Definition 1:
Say $X = \bigcup_{n=1}^{\infty} E_n $ where $E_n \in \mathcal{M}$ and $\mu( E_n ) < \infty $ for all $n$, we call $\mu$ $\sigma$-finite. More generally, if $E = \bigcup^{\infty} E_n $ where $E_n \in \mathcal{M}$ for all $n$ and $\mu(E_n) < \infty $ for all $n$ then $E$ is said to be $\sigma-$finite for $\mu$.
Definition 2:
If for each $E \in \mathcal{M}$ with $\mu(E) = \infty$, there exists $F \in \mathcal{M}$ with $F \subset E $ and $0 < \mu(F) < \infty$, then we cal $\mu$ semifinite.
Problem:
Every $\sigma-$finite measure is semifinite.
Attempt
Let $\mu$ be a $\sigma-$finite measure on $X$. Take $E \in \mathcal{M}$ arbitrary with $\mu(E) = \infty $. Write
$$ E = \bigcup^{\infty} E_n \; \; \; \; E_n \in \mathcal{M} \; \; forall \; \; n $$
(Here is where I am not sure I am doing the problem correctly. Can I assume that I can write $E$ in such a form? )
Next, there is some $k$ such that $E_k \subset E $. Hence by monotonicity,
$$ 0 \leq \mu(E_k) < \mu(E) = \infty $$
Best Answer
Just prove it by the contradiction. Suppose that $\mu$ is not semifinite, so there is a set $E\in\mathcal M$ such that $ \mu(E)=+\infty $ and for any $F\in\mathcal M$ with $F\subset E$, we have $\mu(F)\in\{0,\infty\}$.

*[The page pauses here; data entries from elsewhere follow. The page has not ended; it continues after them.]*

--- src/rtl/custom_acc_multi.sv ---
// -----------------------------------------------------------------------------
// custom_acc_multi
//
// Multi-channel latency emulator. Each of NUM_CH independent channels accepts a
// start request with a per-request cycle count, stays busy for exactly that
// many cycles, then holds a finish flag until the host acknowledges it.
//
// Optional feature macro: ACC_ABORT_EN
//   defined     -> per-channel abort returns RUN/DONE to IDLE with no finish
//   not defined -> i_abort is accepted but ignored; runs always complete
//
// Parameters:
//   NUM_CH         number of independent channels (1..16)
//   CNT_W          width of each channel's count / down-counter (8..64)
//   DEFAULT_CYCLES run length used when a requested count is 0 (>=1)
//
// Ports:
//   clk         in   single clock, rising edge
//   reset       in   asynchronous, active-low; forces every channel to IDLE
//   i_start     in   [NUM_CH]        per-channel start request (level)
//   i_cycles    in   [NUM_CH*CNT_W]  per-channel run length, slice k*CNT_W
//   i_ack       in   [NUM_CH]        per-channel acknowledge of finish
//   i_abort     in   [NUM_CH]        per-channel abort (ACC_ABORT_EN only)
//   o_busy      out  [NUM_CH]        channel in RUN
//   o_finish    out  [NUM_CH]        channel in DONE (held until ack)
//   o_all_idle  out                  every channel in IDLE
// -----------------------------------------------------------------------------
module custom_acc_multi #(
    parameter int                NUM_CH         = 4,
    parameter int                CNT_W          = 32,
    parameter longint unsigned   DEFAULT_CYCLES = 64'd50000000
) (
    input  logic                      clk,
    input  logic                      reset,
    input  logic [NUM_CH-1:0]         i_start,
    input  logic [NUM_CH*CNT_W-1:0]   i_cycles,
    input  logic [NUM_CH-1:0]         i_ack,
    input  logic [NUM_CH-1:0]         i_abort,
    output logic [NUM_CH-1:0]         o_busy,
    output logic [NUM_CH-1:0]         o_finish,
    output logic                      o_all_idle
);

    typedef enum logic [1:0] {
        ST_IDLE = 2'd0,
        ST_RUN  = 2'd1,
        ST_DONE = 2'd2
    } state_t;

    localparam logic [CNT_W-1:0] DEF_CNT = CNT_W'(DEFAULT_CYCLES);

    logic [NUM_CH-1:0] idle_vec;

`ifndef ACC_ABORT_EN
    // Abort port is kept for a stable interface but feeds nothing.
    logic unused_abort;
    assign unused_abort = ^i_abort;
`endif

    for (genvar k = 0; k < NUM_CH; k++) begin : g_ch
        state_t           state, state_nxt;
        logic [CNT_W-1:0] cnt, cnt_nxt;
        logic [CNT_W-1:0] req, reload;
        logic             abort;

`ifdef ACC_ABORT_EN
        assign abort = i_abort[k];
`else
        assign abort = 1'b0;
`endif

        // A zero request selects the default run length. The counter is
        // loaded with N-1 so that the RUN->DONE edge lands exactly N edges
        // after the start edge.
        assign req    = i_cycles[k*CNT_W +: CNT_W];
        assign reload = ((req == '0) ? DEF_CNT : req) - CNT_W'(1);

        // NOTE: state registers use non-blocking assignments so every channel
        // samples the pre-edge values of all signals.
        always_ff @(posedge clk or negedge reset) begin
            if (!reset) begin
                state <= ST_IDLE;
                cnt   <= '0;
            end else begin
                state <= state_nxt;
                cnt   <= cnt_nxt;
            end
        end

        // NOTE: every output of this block gets a default first, so no path
        // leaves a signal unassigned and no latch is inferred.
        always_comb begin
            state_nxt = state;
            cnt_nxt   = cnt;
            unique case (state)
                ST_IDLE: begin
                    cnt_nxt = '0;
                    // Abort in IDLE suppresses a same-cycle start.
                    if (i_start[k] && !abort) begin
                        state_nxt = ST_RUN;
                        cnt_nxt   = reload;
                    end
                end
                ST_RUN: begin
                    if (abort) begin
                        state_nxt = ST_IDLE;
                        cnt_nxt   = '0;
                    end else if (cnt == '0) begin
                        state_nxt = ST_DONE;
                    end else begin
                        cnt_nxt = cnt - CNT_W'(1);
                    end
                end
                ST_DONE: begin
                    if (abort) begin
                        state_nxt = ST_IDLE;
                        cnt_nxt   = '0;
                    end else if (i_ack[k] && i_start[k]) begin
                        // Start held through ack chains runs with no idle gap.
                        state_nxt = ST_RUN;
                        cnt_nxt   = reload;
                    end else if (i_ack[k]) begin
                        state_nxt = ST_IDLE;
                        cnt_nxt   = '0;
                    end
                end
                default: begin
                    state_nxt = ST_IDLE;
                    cnt_nxt   = '0;
                end
            endcase
        end

        assign o_busy[k]   = (state == ST_RUN);
        assign o_finish[k] = (state == ST_DONE);
        assign idle_vec[k] = (state == ST_IDLE);
    end

    assign o_all_idle = &idle_vec;

endmodule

Suppose that $\mu$ is $\sigma$-finite, then there are $E_1, E_2, ..., E_n,... \in \mathcal M$ such that $X=\bigcup_{n=1}^\infty E_n$ and $\mu(E_n)<\infty$ for any $n\in\mathbb N$. Then we have $$ E=\bigcup_{n=1}^\infty (E\cap E_n)\ \Rightarrow\ \mu(E)\leq \sum_{n=1}^\infty \mu(E\cap E_n) $$ and since $\mu(E\cap E_n)\leq\mu(E_n)<\infty$ and $\mu(E\cap E_n)\in\{0,\infty\}$, $\mu(E\cap E_n)=0$ and consequently, $\mu(E)=0$, a contradiction.